- WHAT TO PRODUCE
Your answer should consist of all lines in the listing that hold the word "pointers".

-------- RECORD EXCERPTS --------

`config.mk`:
```
export PLATFORM = sky130hd
export DESIGN_NAME = uart_tx_fifo_cfg
export DESIGN_NICKNAME = d
export VERILOG_FILES = /design/src/rtl/uart_pkg.sv /design/src/rtl/uart_sync_fifo.sv /design/src/rtl/uart_tx_fifo_cfg.sv
export SDC_FILE = /design/constraint.sdc
export NUM_CORES = 1
export LEC_CHECK = 0
export BUFFER_PORTS_ARGS = -buffer_cell sky130_fd_sc_hd__buf_4
export CAP_MARGIN = 30
export CORE_UTILIZATION = 55
export CTS_BUF_LIST = sky130_fd_sc_hd__clkbuf_8
export DETAILED_ROUTE_END_ITERATION = 8
export MAX_ROUTING_LAYER = met4
export PLACE_DENSITY = 0.72
export SLEW_MARGIN = 20
export SYNTH_ARGS = -nofsm -noshare
export SYNTH_HDL_FRONTEND = slang
export SYNTH_SLANG_ARGS = --single-unit
```
`constraint.sdc`:
```
create_clock -name clk -period 3.5 [get_ports clk]
set_clock_uncertainty 0.05 [all_clocks]
set_input_delay 0.175 -clock clk [delete_from_list [all_inputs] [get_ports clk]]
set_output_delay 0.175 -clock clk [all_outputs]
set_load 0.005 [all_outputs]
```
`src/rtl/uart_pkg.sv`:
```
// Shared definitions for the UART transmitter.
//   tx_state_e  : transmitter frame states
//   par_mode_e  : encoding of the par_mode input (11 behaves like none)
//   par_enabled : true when a parity bit is appended
//   calc_parity : parity bit value for a payload (zero-extended to MaxDataBits)
package uart_pkg;

  localparam int unsigned MaxDataBits = 9;

  typedef enum logic [2:0] {
    StIdle,
    StStart,
    StData,
    StParity,
    StStop
  } tx_state_e;

  typedef enum logic [1:0] {
    ParNone  = 2'b00,
    ParEven  = 2'b01,
    ParOdd   = 2'b10,
    ParNone2 = 2'b11
  } par_mode_e;

  function automatic logic par_enabled(input par_mode_e mode);
    return (mode == ParEven) || (mode == ParOdd);
  endfunction

  // Zero-extension does not change the XOR, so one width serves every DATA_BITS.
  function automatic logic calc_parity(input logic [MaxDataBits-1:0] data,
                                       input par_mode_e mode);
    return (mode == ParOdd) ? ~(^data) : ^data;
  endfunction

endpackage

```
`src/rtl/uart_sync_fifo.sv`:
```
// Single-clock FIFO with wrap-around pointers and an occupancy counter.
//   clk, rst : clock, asynchronous active-high reset
//   i_push   : write i_data (ignored when full)
//   i_pop    : advance read pointer (ignored when empty)
//   o_data   : word at the head (valid while !o_empty)
//   o_full, o_empty, o_level : occupancy status
module uart_sync_fifo #(
  parameter int unsigned WIDTH = 8,
  parameter int unsigned DEPTH = 16
) (
  input  logic                     clk,
  input  logic                     rst,
  input  logic                     i_push,
  input  logic                     i_pop,
  input  logic [WIDTH-1:0]         i_data,
  output logic [WIDTH-1:0]         o_data,
  output logic                     o_full,
  output logic                     o_empty,
  output logic [$clog2(DEPTH):0]   o_level
);

  localparam int unsigned AW = $clog2(DEPTH);
  localparam int unsigned LW = AW + 1;

  logic [WIDTH-1:0] r_mem [DEPTH];
  logic [AW-1:0]    r_wr_ptr;
  logic [AW-1:0]    r_rd_ptr;
  logic [LW-1:0]    r_level;
  logic             w_push;
  logic             w_pop;

  assign w_push = i_push & ~o_full;
  assign w_pop  = i_pop & ~o_empty;

  always_ff @(posedge clk or posedge rst) begin
    if (rst) begin
      r_wr_ptr <= '0;
      r_rd_ptr <= '0;
      r_level  <= '0;
    end else begin
      if (w_push) r_wr_ptr <= r_wr_ptr + AW'(1);
      if (w_pop)  r_rd_ptr <= r_rd_ptr + AW'(1);
      unique case ({w_push, w_pop})
        2'b10:   r_level <= r_level + LW'(1);
        2'b01:   r_level <= r_level - LW'(1);
        default: r_level <= r_level;
      endcase
    end
  end

  // Storage needs no reset: the pointers define what is valid.
  always_ff @(posedge clk) begin
    if (w_push) r_mem[r_wr_ptr] <= i_data;
  end

  assign o_data  = r_mem[r_rd_ptr];
  assign o_full  = (r_level == LW'(DEPTH));
  assign o_empty = (r_level == '0);
  assign o_level = r_level;

endmodule

```
`src/rtl/uart_tx_fifo_cfg.sv`:
```
// UART transmitter with a transmit FIFO and per-frame parity/stop configuration.
//   clk, rst   : clock, asynchronous active-high reset
//   baud_tick  : one-clk pulse per bit period
//   s_valid/s_ready/s_data : write port into the FIFO
//   par_mode, stop2        : frame format, sampled when a word is popped
//   tx         : serial line (idle high)
//   busy       : frame in progress
//   tx_done    : pulse when the final stop bit is driven
//   fifo_level : FIFO occupancy
module uart_tx_fifo_cfg
  import uart_pkg::*;
#(
  parameter int unsigned DATA_BITS  = 8,
  parameter int unsigned FIFO_DEPTH = 16
) (
  input  logic                          clk,
  input  logic                          rst,
  input  logic                          baud_tick,
  input  logic                          s_valid,
  output logic                          s_ready,
  input  logic [DATA_BITS-1:0]          s_data,
  input  logic [1:0]                    par_mode,
  input  logic                          stop2,
  output logic                          tx,
  output logic                          busy,
  output logic                          tx_done,
  output logic [$clog2(FIFO_DEPTH):0]   fifo_level
);

  localparam int unsigned CW = $clog2(DATA_BITS);

  tx_state_e            r_state, w_state_d;
  logic [DATA_BITS-1:0] r_shift, w_shift_d;
  logic [CW-1:0]        r_bit_cnt, w_bit_cnt_d;
  logic                 r_par_en, w_par_en_d;
  logic                 r_par_bit, w_par_bit_d;
  logic                 r_stop2, w_stop2_d;
  logic                 r_stop_cnt, w_stop_cnt_d;
  logic                 r_tx, w_tx_d;
  logic                 r_done, w_done_d;

  logic                 w_pop;
  logic                 w_full;
  logic                 w_empty;
  logic [DATA_BITS-1:0] w_fifo_data;

  uart_sync_fifo #(
    .WIDTH (DATA_BITS),
    .DEPTH (FIFO_DEPTH)
  ) u_fifo (
    .clk     (clk),
    .rst     (rst),
    .i_push  (s_valid),
    .i_pop   (w_pop),
    .i_data  (s_data),
    .o_data  (w_fifo_data),
    .o_full  (w_full),
    .o_empty (w_empty),
    .o_level (fifo_level)
  );

  always_ff @(posedge clk or posedge rst) begin
    if (rst) begin
      r_state    <= StIdle;
      r_shift    <= '0;
      r_bit_cnt  <= '0;
      r_par_en   <= 1'b0;
      r_par_bit  <= 1'b0;
      r_stop2    <= 1'b0;
      r_stop_cnt <= 1'b0;
      r_tx       <= 1'b1;
      r_done     <= 1'b0;
    end else begin
      r_state    <= w_state_d;
      r_shift    <= w_shift_d;
      r_bit_cnt  <= w_bit_cnt_d;
      r_par_en   <= w_par_en_d;
      r_par_bit  <= w_par_bit_d;
      r_stop2    <= w_stop2_d;
      r_stop_cnt <= w_stop_cnt_d;
      r_tx       <= w_tx_d;
      r_done     <= w_done_d;
    end
  end

  always_comb begin
    w_state_d    = r_state;
    w_shift_d    = r_shift;
    w_bit_cnt_d  = r_bit_cnt;
    w_par_en_d   = r_par_en;
    w_par_bit_d  = r_par_bit;
    w_stop2_d    = r_stop2;
    w_stop_cnt_d = r_stop_cnt;
    w_tx_d       = r_tx;
    w_done_d     = 1'b0;
    w_pop        = 1'b0;

    unique case (r_state)
      StIdle: begin
        w_tx_d = 1'b1;
        if (!w_empty) begin
          // Format is frozen here; later par_mode/stop2 changes wait for the next pop.
          w_pop       = 1'b1;
          w_shift_d   = w_fifo_data;
          w_par_en_d  = par_enabled(par_mode_e'(par_mode));
          w_par_bit_d = calc_parity(MaxDataBits'(w_fifo_data), par_mode_e'(par_mode));
          w_stop2_d   = stop2;
          w_state_d   = StStart;
        end
      end
      StStart: begin
        if (baud_tick) begin
          w_tx_d      = 1'b0;
          w_bit_cnt_d = '0;
          w_state_d   = StData;
        end
      end
      StData: begin
        if (baud_tick) begin
          w_tx_d    = r_shift[0];
          w_shift_d = r_shift >> 1;
          if (r_bit_cnt == CW'(DATA_BITS - 1)) begin
            w_stop_cnt_d = 1'b0;
            w_state_d    = r_par_en ? StParity : StStop;
          end else begin
            w_bit_cnt_d = r_bit_cnt + CW'(1);
          end
        end
      end
      StParity: begin
        if (baud_tick) begin
          w_tx_d       = r_par_bit;
          w_stop_cnt_d = 1'b0;
          w_state_d    = StStop;
        end
      end
      StStop: begin
        if (baud_tick) begin
          w_tx_d = 1'b1;
          if (r_stop2 && !r_stop_cnt) begin
            w_stop_cnt_d = 1'b1;
          end else begin
            // Returning to idle here means the next start bit waits a full tick.
            w_done_d  = 1'b1;
            w_state_d = StIdle;
          end
        end
      end
      default: w_state_d = StIdle;
    endcase
  end

  assign s_ready = ~w_full;
  assign tx      = r_tx;
  assign busy    = (r_state != StIdle);
  assign tx_done = r_done;

endmodule

```
==> results of run 1 <==
-- final timing paths --
path	to	cells after the start	from
max reg2reg	u_fifo.o_level[4]$_DFFE_PP0P_	13	u_fifo.o_level[1]$_DFFE_PP0P_
max in group asynchronous	tx$_DFFE_PP1P_	4	rst
min	r_par_en$_DFFE_PP0P_	4	par_mode[0]
min reg2reg	r_bit_cnt[2]$_DFFE_PP0P_	2	r_bit_cnt[2]$_DFFE_PP0P_
max	u_fifo.o_level[4]$_DFFE_PP0P_	13	u_fifo.o_level[1]$_DFFE_PP0P_
min in group asynchronous	u_fifo.r_wr_ptr[1]$_DFFE_PP0P_	4	rst
-- layout make-up --
type                    instances  area [µm²]
clock inverters                15       156.4
repair buffers                 46       387.9
multi-input cells             204        1886
well taps                     143       178.9
fillers                       810        4106
clock buffers                  17       234.0
inverters                      11       41.29
flip-flops and latches        161        4672
-- stage by stage --
stage	cell area, µm²	power, mW	hold WS, ns	worst slack (ns)
after global placement	7046	5.114	0.2426	0.5451
after CTS	7556	6.542	0.05969	0.3931
final	7556	6.499	0.08697	0.3888
after floorplan	6716	4.579	0.2239	0.3278
after detailed placement	7046	5.198	0.2515	0.4399
after global routing	7556	6.874	0.07887	0.1821
-- layer usage --
layer	vias to the layer above	wire length (µm)	share of wire [%]	global-route usage, %
met4	0	223	1.8	8.178
li1	1630	-	-	-
met2	109	6176	49	34.91
met3	23	624	5.0	5.292
met5	-	0	0	-
met1	1803	5462	44	30.48
-- cells in the final DEF, fill, tap and decap left out, types with 12 or more instances in the layout --
cell	n
buf_4	33
mux4_2	36
ha_1	12
dfrtp_1	31
clkbuf_8	17
inv_1	12
o21ai_0	12
dlygate4sd3_1	12
edfxtp_1	128
nor2_1	26
nand2_1	32
-- cell families (layout without fill, tap and decap cells) --
| family | after synthesis | in the layout | synth area share (%) |
|---|---|---|---|
| AO/OA/AOI/OAI | 49 | 49 | 4.676 |
| XOR/XNOR | 18 | 18 | 3.074 |
| adder cells (fa/ha/maj) | 13 | 13 | 2.384 |
| buffers and inverters | 30 | 89 | 2.384 |
| flip-flops | 161 | 161 | 69.54 |
| multiplexers | 37 | 37 | 12.24 |
| AND/OR/NAND/NOR | 87 | 87 | 5.700 |
-- Yosys cell counts, types with 2 or more instances --
cell	number	area [µm²]
nand4_1	2	12.51
buf_12	2	40.04
nand2_1	32	120.1
buf_2	3	15.01
nand2b_1	2	12.51
edfxtp_1	128	3844
a31oi_1	2	12.51
inv_1	11	41.29
nor3_1	7	35.03
mux4_2	36	810.8
o31ai_1	2	15.01
a21o_1	2	15.01
nand3_1	7	35.03
ha_1	12	150.1
xor2_1	6	52.55
xnor3_1	3	67.56
clkbuf_1	9	33.78
nor2_1	26	97.59
a21oi_1	7	35.03
nor2b_1	3	18.77
buf_1	3	11.26
dfrtp_1	32	800.8
o21ai_0	12	60.06
o22ai_1	7	43.79
o21ai_1	2	10.01
xnor2_1	8	70.07
a22oi_1	4	30.03
and3_1	4	25.02
o21a_1	2	15.01
-- registers in the layout, summed over array words and instances (netlist names), 3 cells and up --
name	cells
r_shift	8
r_state	3
u_fifo.r_wr_ptr	4
u_fifo.o_level	5
u_fifo.r_rd_ptr	4
u_fifo.r_mem	128
r_bit_cnt	3
-- worst max-delay path, cell delays in order (launching register included) --
cell and delay (ns):
dfrtp_1 0.47, or4_1 0.59, nor2_1 0.10, or2_2 0.12
inv_1 0.05, ha_1 0.28, xor2_1 0.18, ha_1 0.22
o21a_1 0.18, o22a_1 0.20, a21oi_1 0.18, xor2_1 0.17
nor2_1 0.07, xor2_1 0.14
-- where the power goes --
group | total [mW] | switching (mW) | internal, mW
Combinational | 2.47 | 1.21 | 1.26
Sequential | 2.70 | 0.291 | 2.41
Clock | 1.33 | 0.688 | 0.641
Total | 6.50 | 2.19 | 4.31
==> flow_metrics.tcl, run 1 <==
set metrics [dict create \
    die_h_um 112.5 \
    rsz0062_at_grt "false" \
    ys_async_sr_fraction_pct 20.50 \
    period_needed_ns 3.111 \
    ant_nets 0 \
    outcome "complete, no violations" \
    fin_tns_setup_ns 0 \
    cts_tree "built" \
    cts-resized-gates 0 \
    synth_cell_types 48 \
    dp_cells 553 \
    grt_max_degree 36 \
    powerDensity_mw_per_mm2 860.1 \
    instances_no_fill 597 \
    criticalPathCategory "flop to flop" \
    cts.sinks 161 \
    crit_fanout 8 \
    setup_violations 0 \
    drv_cap 0 \
    antennaDiodeCount 0 \
    grt_pass1_wl_mm 19.95 \
    cp.required_ns 3.77 \
    drtIter0Drc 348 \
    finalMaxSlewViolations 0 \
    final_net_count 468 \
    area_growth_pct 12.50 \
    place.gp.congestion 0.9066 \
    dp_hpwl_mm 8.130 \
    rows 39 \
    slew-limit-headroom_pct 39.69 \
    routedWlPerCell_um 20.92 \
    post_cts_buffers 0 \
    start_util_pct 57.59 \
    overflow 0 \
    syn_avg_cell_area_um2 17.00 \
    drive_above_1_share_pct 23.13 \
    syn_inst 395 \
    hold_buffers 12 \
    track_usage_pct 22.83 \
    synth_fp_nets 422 \
    hold_viol_final 0 \
    num_vias 3565 \
    fin_util_pct 64.79 \
    antenna_found_initial 0 \
    clockRootBuffer "clkbuf_8" \
    yosysWarnings 0 \
    clock_latency_ns 0.44 \
    io_pins 24 \
    reg2reg_slack_ns 0.39 \
    htree_levels 4 \
    cp-end-kind "flop" \
    cts_buffer_depth 2 \
    ys_ff_latch 161 \
    min_path_type "primary input to flop" \
    clk_pin_slew_ns 0.09 \
    core_area_mm2 0.01166 \
    viasPerCell 5.972 \
    drc 0 \
    synth_edf_count 128 \
    die_area_mm2 0.01266 \
    cp.arrival_ns 3.38 \
    grt_pass1_vias 3611 \
    ys_seq_area_share_pct 69.54 \
    finalCritPeriodShare_pct 88.89 \
    drt_first_pass_iters 5 \
    tightest_slew_ns 0.9013 \
    p_leak_nw 2.693 \
    port_buffers 23 \
    max_freq_ghz 0.3214 \
    wirelength_mm 12.49 \
    die_x_um 112.5 \
    ir_drop_mv 0.5656 \
    ys_dominant_reg_cell "edfxtp_1" \
    netlist_area_mm2 0.006716 \
    cts_buffers 17 \
    cp-start-kind "flop" \
]
Note: power is estimated with default switching activity, not from simulation.
==> run 2: changes to the inputs <==
--- a/config.mk
+++ b/config.mk
@@ -7,6 +7,7 @@
 export LEC_CHECK = 0
 export BUFFER_PORTS_ARGS = -buffer_cell sky130_fd_sc_hd__buf_4
 export CAP_MARGIN = 30
+export CORE_ASPECT_RATIO = 0.9
 export CORE_UTILIZATION = 55
 export CTS_BUF_LIST = sky130_fd_sc_hd__clkbuf_8
 export DETAILED_ROUTE_END_ITERATION = 8
==> run 2 against run 1 <==
  * First-iteration DRC count rose by 1.4%
  * Flip-flop and latch count did not move
  * Utilization barely moved
  * Routed wire length rose by 0.36%
  * Sequential share of layout area barely moved
  * Count of clock-buffer cells in the layout did not move
==> flow_metrics.tcl, run 2 (same netlist as run 1, synthesis figures left out) <==
set metrics [dict create \
    hp-start "par_mode[1]" \
    finalCritPeriodShare_pct 86.84 \
    outcome "complete, no violations" \
    antenna_found_initial 0 \
    clock_latency_ns 0.45 \
    r2r_start "u_fifo.o_level[1]$_DFFE_PP0P_" \
    crit_path_frequent_cell "xor2_1" \
    cp-start-kind "flop" \
    die_h_um 106.8 \
    multi_input_area_mm2 0.001886 \
    powerDensity_mw_per_mm2 853.9 \
    max_freq_ghz 0.3290 \
    cts-resized-gates 0 \
    dp_hpwl_mm 8.010 \
    core_area_mm2 0.01167 \
    p_leak_nw 2.696 \
    slew-limit-headroom_pct 36.52 \
    grt_pass1_wl_mm 19.62 \
    cts_buffer_depth 2 \
    cp.arrival_ns 3.32 \
    final_common_cell "edfxtp_1" \
    drc 0 \
    grt_pass1_vias 3472 \
    cts_buffers 17 \
    cp_cell_sequence "or4_1 -> nor2_1 -> or2_2 -> inv_1 -> ha_1 -> xor2_1 -> ha_1 -> o21a_1 -> o22a_1 -> a21oi_1 -> xor2_1 -> nor2_1 -> xor2_1" \
    min_path_type "primary input to flop" \
    finalMaxSlewViolations 0 \
    clk_pin_slew_ns 0.09 \
    drv_cap 0 \
    seq_area_mm2 0.004672 \
    drive_above_1_share_pct 23.79 \
    regMostFlops "u_fifo.r_mem" \
    area_growth_pct 12.48 \
    antennaDiodeCount 0 \
    period_needed_ns 3.040 \
    cts.sinks 161 \
    criticalPathCategory "flop to flop" \
    clockRootBuffer "clkbuf_8" \
    reg2reg_slack_ns 0.46 \
    rows 37 \
    crit_fanout 8 \
    cpMaxStageDelayCell "or4_1" \
    power_mw 6.451 \
    overflow 0 \
    htree_levels 4 \
    cp.required_ns 3.78 \
    dp_cells 568 \
    track_usage_pct 22.35 \
    path_buf_inv 1 \
    drt_first_pass_iters 4 \
    reg2reg_depth 13 \
    rsz0062_at_grt "false" \
    fin_tns_setup_ns 0 \
    post_cts_buffers 0 \
    final.fill_count 822 \
    wirelength_mm 12.53 \
    port_buffers 23 \
    io_pins 24 \
    cts_tree "built" \
    hold_end "r_par_en$_DFFE_PP0P_" \
    max_stage_delay_ns 0.59 \
    cp-end-kind "flop" \
    ant_nets 0 \
    final_net_count 468 \
    regToRegEndpoint "u_fifo.o_level[4]$_DFFE_PP0P_" \
    final_cell_mix "edfxtp_1, mux4_2, buf_4" \
    drtIter0Drc 353 \
    grt_max_degree 36 \
    die_area_mm2 0.01266 \
    largest_reg_flops 128 \
    hold_viol_final 0 \
    min_path_cells 3 \
    routedWlPerCell_um 20.54 \
    num_vias 3570 \
    place.gp.congestion 0.8019 \
    ir_drop_mv 0.4074 \
    tightest_slew_ns 0.9488 \
    crit_family "simple AND/OR/NAND/NOR gates" \
    start_util_pct 57.57 \
    setup_violations 0 \
    instances_no_fill 610 \
    die_x_um 118.5 \
    viasPerCell 5.852 \
    hold_buffers 10 \
]
run 2: cell count changes in the layout (fill, tap and decap cells not counted):
cell and delta:
inv_8 +2, buf_4 +2, inv_1 -1, clkinv_2 +1, dlygate4sd3_1 -2, clkinvlp_4 -2
inv_6 +1, bufinv_16 -1
run 2: how the worst max path moves through the flow:
| stage | startpoint | end | cells after the start |
|---|---|---|---|
| after floorplan | u_fifo.o_level[1]$_DFFE_PP0P_ | u_fifo.o_level[4]$_DFFE_PP0P_ | 15 |
| after global placement | u_fifo.o_level[1]$_DFFE_PP0P_ | u_fifo.o_level[4]$_DFFE_PP0P_ | 13 |
| after detailed placement | u_fifo.o_level[1]$_DFFE_PP0P_ | u_fifo.o_level[4]$_DFFE_PP0P_ | 13 |
| after CTS | u_fifo.o_level[1]$_DFFE_PP0P_ | u_fifo.o_level[4]$_DFFE_PP0P_ | 13 |
| after global routing | u_fifo.o_level[1]$_DFFE_PP0P_ | u_fifo.o_level[4]$_DFFE_PP0P_ | 13 |
| final | u_fifo.o_level[1]$_DFFE_PP0P_ | u_fifo.o_level[4]$_DFFE_PP0P_ | 13 |
run 2: cell type report:
class	instances	share of cell area, %
Sequential cell	161	61.84
Multi-Input combinational cell	204	24.96
Timing Repair Buffer	46	5.068
Clock buffer	17	3.097
Tap cell	156	2.584
Clock inverter	15	1.905
Inverter	11	0.5465
run 2: where the power goes:
part           internal, mW  total [mW]  leakage (nW)  switching (mW)
Sequential             2.41        2.68          1.55           0.267
Combinational          1.26        2.47         0.952            1.21
Clock                 0.583        1.31         0.194           0.722
Total                  4.25        6.45          2.70            2.20
run 2: routing by layer:
layer	GRT usage [%]	part of all wire, %	vias to the layer above
li1	-	-	1627
met1	31.22	46	1810
met2	32.86	48	120
met3	4.894	5.4	13
met4	8.228	1.2	0
met5	-	0	-
run 2: metrics by stage:
step	util, %	cell area (µm²)	hold slack (ns)	setup WS, ns
after floorplan	-	6716	0.2239	0.3278
after global placement	60.66	7077	0.2452	0.5246
after detailed placement	60.66	7077	0.2477	0.4862
after CTS	64.76	7555	0.004645	0.4502
after global routing	64.76	7555	0.02057	0.2373
final	64.76	7555	0.01148	0.4605
run 2: worst register-to-register path, cell delays in order (launching register included):
cell and delay, ns:
dfrtp_1 0.47, or4_1 0.59, nor2_1 0.10, or2_2 0.12, inv_1 0.05, ha_1 0.27, xor2_1 0.18, ha_1 0.22
o21a_1 0.17, o22a_1 0.19, a21oi_1 0.17, xor2_1 0.15, nor2_1 0.06, xor2_1 0.14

--------

- THE ANSWER
// Single-clock FIFO with wrap-around pointers and an occupancy counter.
  // Storage needs no reset: the pointers define what is valid.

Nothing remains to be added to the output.